** Records shown **

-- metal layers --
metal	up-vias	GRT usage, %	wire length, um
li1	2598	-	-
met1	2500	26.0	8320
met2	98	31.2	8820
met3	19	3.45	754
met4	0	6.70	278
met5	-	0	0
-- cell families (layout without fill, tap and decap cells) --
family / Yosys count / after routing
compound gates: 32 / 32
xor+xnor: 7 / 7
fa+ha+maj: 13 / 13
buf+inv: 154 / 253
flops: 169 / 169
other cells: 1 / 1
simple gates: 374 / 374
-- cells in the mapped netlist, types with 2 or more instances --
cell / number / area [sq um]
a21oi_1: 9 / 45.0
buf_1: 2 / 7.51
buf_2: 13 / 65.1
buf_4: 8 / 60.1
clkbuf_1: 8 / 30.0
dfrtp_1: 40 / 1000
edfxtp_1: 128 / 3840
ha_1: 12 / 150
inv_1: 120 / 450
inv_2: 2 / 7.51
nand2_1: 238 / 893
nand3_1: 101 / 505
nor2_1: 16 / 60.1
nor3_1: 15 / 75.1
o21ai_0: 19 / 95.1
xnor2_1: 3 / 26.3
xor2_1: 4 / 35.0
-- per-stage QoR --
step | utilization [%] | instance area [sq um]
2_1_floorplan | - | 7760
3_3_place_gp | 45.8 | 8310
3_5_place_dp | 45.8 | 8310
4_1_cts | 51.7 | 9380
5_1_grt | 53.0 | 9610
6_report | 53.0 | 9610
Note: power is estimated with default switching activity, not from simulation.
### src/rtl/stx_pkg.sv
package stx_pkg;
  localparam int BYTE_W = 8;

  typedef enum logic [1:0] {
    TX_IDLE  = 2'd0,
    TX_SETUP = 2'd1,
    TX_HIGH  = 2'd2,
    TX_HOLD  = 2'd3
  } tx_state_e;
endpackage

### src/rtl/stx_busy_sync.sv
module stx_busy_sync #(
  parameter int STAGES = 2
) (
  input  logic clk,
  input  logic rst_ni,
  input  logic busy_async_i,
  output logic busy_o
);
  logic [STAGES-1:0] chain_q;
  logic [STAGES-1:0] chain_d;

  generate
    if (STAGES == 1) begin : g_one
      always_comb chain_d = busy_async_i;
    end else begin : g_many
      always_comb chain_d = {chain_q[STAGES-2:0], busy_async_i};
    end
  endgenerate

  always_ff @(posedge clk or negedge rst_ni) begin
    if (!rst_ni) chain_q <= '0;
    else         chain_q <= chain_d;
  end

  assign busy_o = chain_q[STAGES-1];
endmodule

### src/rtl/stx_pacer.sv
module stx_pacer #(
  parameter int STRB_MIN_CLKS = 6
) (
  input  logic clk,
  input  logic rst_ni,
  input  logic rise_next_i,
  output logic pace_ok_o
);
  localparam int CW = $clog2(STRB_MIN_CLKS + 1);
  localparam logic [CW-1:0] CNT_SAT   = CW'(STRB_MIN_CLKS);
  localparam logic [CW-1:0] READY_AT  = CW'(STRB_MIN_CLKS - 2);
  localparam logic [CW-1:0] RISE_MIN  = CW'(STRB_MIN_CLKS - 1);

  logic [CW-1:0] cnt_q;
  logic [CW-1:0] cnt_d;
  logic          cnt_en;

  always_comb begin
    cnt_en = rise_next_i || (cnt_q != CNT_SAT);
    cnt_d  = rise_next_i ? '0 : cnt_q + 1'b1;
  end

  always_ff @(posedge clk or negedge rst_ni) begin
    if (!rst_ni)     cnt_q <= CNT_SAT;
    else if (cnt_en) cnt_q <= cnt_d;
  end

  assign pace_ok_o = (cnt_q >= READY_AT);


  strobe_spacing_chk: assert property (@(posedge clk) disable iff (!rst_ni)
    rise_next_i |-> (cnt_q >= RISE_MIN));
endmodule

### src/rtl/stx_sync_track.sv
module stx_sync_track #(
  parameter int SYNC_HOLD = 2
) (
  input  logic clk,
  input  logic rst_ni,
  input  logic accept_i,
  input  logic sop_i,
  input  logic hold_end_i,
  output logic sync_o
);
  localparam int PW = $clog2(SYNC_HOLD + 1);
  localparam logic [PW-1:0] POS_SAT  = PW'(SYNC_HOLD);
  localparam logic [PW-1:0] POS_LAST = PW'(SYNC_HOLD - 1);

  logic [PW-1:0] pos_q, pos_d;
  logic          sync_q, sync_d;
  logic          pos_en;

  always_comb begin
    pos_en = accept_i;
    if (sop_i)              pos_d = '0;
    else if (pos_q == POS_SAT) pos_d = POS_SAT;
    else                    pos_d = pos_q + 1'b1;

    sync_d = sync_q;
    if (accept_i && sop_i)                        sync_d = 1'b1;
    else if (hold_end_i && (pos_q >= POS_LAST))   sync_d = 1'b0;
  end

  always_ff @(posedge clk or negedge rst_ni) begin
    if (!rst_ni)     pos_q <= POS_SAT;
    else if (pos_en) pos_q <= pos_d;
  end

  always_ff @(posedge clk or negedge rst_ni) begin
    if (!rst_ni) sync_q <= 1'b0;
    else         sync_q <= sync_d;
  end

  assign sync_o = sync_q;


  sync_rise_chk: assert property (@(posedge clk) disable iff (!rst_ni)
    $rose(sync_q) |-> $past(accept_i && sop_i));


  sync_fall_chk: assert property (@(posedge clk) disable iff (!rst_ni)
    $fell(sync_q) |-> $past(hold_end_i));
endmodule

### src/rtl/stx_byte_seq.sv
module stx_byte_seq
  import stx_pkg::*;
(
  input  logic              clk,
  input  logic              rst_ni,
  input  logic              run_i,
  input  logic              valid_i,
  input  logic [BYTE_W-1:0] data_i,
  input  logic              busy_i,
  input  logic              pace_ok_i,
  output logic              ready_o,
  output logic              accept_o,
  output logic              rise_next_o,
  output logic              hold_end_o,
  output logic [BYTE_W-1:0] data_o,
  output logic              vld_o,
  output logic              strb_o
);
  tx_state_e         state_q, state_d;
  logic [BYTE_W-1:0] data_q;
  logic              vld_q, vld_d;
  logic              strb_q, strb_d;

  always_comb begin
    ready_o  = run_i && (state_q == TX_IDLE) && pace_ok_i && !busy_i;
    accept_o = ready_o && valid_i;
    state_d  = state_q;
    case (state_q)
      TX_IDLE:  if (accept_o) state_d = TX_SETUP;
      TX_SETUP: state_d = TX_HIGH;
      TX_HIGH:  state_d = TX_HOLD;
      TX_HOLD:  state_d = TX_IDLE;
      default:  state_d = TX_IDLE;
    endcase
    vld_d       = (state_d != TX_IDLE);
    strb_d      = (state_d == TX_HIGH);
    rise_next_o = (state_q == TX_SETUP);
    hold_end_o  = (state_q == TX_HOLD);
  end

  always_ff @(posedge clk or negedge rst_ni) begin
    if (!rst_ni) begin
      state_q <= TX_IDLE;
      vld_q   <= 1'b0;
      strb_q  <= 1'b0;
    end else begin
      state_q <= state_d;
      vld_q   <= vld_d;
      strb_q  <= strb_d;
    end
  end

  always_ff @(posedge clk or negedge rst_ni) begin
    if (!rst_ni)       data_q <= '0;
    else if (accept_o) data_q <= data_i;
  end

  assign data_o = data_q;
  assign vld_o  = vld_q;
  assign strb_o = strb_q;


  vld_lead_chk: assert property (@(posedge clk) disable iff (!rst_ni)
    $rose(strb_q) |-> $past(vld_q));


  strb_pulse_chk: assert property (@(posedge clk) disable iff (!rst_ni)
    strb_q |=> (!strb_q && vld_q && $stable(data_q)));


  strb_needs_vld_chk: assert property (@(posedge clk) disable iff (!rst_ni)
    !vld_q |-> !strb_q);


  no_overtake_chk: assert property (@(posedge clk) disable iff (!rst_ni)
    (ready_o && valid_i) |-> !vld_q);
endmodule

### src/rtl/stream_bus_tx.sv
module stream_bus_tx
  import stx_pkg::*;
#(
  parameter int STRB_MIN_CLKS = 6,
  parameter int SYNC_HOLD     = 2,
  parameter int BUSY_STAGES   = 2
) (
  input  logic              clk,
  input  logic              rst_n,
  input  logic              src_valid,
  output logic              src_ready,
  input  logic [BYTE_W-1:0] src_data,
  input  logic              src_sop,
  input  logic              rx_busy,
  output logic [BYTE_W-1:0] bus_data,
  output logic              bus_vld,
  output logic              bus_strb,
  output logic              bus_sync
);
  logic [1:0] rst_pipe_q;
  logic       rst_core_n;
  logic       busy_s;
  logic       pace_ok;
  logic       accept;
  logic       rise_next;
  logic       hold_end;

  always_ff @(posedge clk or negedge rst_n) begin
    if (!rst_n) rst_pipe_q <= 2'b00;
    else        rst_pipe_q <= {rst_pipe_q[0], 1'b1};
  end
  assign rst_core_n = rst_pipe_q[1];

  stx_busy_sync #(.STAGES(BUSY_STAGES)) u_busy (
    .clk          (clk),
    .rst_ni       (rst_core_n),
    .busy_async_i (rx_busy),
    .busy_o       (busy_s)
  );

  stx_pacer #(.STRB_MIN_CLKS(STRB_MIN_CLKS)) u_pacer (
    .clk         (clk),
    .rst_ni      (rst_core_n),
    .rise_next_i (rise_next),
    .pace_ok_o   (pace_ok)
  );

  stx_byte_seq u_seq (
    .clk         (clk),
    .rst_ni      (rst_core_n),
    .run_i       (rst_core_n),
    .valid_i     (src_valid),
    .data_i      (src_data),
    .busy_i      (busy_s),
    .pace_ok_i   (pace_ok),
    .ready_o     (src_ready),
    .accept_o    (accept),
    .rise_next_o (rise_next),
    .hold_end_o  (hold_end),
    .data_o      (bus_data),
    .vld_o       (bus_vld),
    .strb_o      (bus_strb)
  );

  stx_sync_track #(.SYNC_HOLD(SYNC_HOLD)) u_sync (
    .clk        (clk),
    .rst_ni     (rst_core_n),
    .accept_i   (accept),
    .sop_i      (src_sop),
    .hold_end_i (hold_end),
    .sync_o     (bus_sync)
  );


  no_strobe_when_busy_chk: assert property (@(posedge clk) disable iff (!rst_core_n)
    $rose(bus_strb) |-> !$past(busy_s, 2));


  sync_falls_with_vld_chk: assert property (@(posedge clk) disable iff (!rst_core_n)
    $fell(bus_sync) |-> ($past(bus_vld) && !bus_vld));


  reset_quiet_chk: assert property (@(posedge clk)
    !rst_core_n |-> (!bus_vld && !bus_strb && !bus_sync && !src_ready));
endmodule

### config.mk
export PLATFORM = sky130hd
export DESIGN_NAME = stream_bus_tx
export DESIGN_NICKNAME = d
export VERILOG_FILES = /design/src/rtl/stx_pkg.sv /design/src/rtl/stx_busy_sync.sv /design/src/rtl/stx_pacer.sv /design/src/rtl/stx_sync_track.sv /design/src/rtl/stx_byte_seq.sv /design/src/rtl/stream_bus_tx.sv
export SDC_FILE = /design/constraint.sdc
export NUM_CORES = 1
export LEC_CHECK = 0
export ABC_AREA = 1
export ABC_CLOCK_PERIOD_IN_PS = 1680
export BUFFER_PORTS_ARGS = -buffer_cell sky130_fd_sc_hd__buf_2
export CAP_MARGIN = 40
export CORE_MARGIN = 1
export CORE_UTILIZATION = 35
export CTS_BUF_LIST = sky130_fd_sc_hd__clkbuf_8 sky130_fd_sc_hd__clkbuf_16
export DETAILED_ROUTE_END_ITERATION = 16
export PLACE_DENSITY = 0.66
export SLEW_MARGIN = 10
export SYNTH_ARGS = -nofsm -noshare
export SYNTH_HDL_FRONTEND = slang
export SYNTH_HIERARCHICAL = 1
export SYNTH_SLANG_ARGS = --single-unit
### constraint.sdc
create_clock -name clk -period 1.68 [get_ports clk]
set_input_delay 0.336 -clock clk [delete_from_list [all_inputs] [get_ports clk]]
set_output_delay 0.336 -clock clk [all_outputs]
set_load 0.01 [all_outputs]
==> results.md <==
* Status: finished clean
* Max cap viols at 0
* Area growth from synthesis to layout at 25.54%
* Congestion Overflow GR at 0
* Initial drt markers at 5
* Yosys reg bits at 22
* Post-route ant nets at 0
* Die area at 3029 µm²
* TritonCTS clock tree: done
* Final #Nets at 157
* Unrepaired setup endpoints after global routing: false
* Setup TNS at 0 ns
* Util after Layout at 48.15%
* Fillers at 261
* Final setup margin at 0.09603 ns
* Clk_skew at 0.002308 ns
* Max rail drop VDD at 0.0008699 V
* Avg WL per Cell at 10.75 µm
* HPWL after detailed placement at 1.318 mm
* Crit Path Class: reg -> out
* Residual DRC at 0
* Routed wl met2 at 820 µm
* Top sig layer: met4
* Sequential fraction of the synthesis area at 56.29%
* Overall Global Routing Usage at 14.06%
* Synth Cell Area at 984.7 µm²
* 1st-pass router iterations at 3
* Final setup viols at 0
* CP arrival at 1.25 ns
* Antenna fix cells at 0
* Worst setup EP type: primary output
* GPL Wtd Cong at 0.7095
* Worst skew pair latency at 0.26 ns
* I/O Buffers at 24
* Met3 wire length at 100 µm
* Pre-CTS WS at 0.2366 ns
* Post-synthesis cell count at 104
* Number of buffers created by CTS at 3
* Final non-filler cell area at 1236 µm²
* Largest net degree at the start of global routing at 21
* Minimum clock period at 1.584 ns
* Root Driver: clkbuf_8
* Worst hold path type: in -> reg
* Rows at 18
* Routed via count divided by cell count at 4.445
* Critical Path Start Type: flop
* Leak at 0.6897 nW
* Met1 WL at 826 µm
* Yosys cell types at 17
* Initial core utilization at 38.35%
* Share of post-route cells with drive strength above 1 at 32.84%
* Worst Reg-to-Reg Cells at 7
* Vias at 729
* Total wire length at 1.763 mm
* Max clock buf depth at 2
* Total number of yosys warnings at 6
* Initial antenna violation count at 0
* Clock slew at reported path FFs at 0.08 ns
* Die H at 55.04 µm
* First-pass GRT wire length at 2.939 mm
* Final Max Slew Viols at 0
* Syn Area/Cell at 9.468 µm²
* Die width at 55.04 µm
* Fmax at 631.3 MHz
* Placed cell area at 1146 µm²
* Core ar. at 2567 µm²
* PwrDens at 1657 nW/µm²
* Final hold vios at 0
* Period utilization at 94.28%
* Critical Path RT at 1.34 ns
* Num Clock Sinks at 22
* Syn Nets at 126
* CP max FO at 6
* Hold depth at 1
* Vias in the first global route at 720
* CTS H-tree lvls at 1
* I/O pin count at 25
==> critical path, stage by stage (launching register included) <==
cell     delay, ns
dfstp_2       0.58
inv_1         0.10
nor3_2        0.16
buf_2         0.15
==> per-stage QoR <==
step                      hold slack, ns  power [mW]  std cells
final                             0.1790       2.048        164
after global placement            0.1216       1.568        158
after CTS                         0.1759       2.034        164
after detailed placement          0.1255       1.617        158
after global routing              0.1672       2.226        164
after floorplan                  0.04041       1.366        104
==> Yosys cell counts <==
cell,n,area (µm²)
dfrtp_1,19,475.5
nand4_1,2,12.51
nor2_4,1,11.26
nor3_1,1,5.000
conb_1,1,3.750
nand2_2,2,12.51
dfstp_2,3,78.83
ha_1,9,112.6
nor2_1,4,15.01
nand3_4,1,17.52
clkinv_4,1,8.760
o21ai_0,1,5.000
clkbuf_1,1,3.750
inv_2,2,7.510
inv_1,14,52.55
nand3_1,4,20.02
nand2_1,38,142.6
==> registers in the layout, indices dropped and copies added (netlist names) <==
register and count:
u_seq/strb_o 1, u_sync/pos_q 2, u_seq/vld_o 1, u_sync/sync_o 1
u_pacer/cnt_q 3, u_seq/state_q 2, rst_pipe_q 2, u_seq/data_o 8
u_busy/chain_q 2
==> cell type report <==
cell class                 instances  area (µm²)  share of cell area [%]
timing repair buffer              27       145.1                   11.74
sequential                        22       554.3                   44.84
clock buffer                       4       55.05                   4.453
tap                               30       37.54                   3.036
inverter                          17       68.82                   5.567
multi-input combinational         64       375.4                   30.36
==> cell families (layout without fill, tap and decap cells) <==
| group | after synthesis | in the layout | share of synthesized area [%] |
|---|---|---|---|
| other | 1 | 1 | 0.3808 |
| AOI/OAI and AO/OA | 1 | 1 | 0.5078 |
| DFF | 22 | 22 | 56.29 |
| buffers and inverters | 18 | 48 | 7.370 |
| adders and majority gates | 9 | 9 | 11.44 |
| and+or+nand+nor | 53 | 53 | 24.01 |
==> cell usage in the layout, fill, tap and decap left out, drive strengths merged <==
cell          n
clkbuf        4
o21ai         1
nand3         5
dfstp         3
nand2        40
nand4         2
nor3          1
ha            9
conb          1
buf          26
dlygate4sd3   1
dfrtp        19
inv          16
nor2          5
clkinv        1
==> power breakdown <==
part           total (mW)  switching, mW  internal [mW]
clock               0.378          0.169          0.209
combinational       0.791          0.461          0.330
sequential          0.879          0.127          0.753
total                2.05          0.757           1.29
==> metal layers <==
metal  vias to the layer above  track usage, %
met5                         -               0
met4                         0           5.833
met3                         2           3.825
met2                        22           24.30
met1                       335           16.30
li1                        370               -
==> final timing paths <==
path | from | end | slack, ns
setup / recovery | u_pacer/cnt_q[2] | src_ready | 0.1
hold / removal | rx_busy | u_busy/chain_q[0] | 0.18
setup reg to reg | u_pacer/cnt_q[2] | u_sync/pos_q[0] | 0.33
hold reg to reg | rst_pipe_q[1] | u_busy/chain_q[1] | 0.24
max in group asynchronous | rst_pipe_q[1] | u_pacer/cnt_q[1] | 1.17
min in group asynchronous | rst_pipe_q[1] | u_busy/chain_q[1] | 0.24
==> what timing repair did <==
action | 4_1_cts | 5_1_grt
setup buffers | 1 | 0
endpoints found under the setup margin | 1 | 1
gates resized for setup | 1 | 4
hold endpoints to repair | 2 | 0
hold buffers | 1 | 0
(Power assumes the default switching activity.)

** Exercise instructions **
Your task is to restate, word for word, each line from the one that includes "what timing repair" to the end of the records, with both ends included and nothing else.

** Result of this exercise **
==> what timing repair did <==
action | 4_1_cts | 5_1_grt
setup buffers | 1 | 0
endpoints found under the setup margin | 1 | 1
gates resized for setup | 1 | 4
hold endpoints to repair | 2 | 0
hold buffers | 1 | 0
(Power assumes the default switching activity.)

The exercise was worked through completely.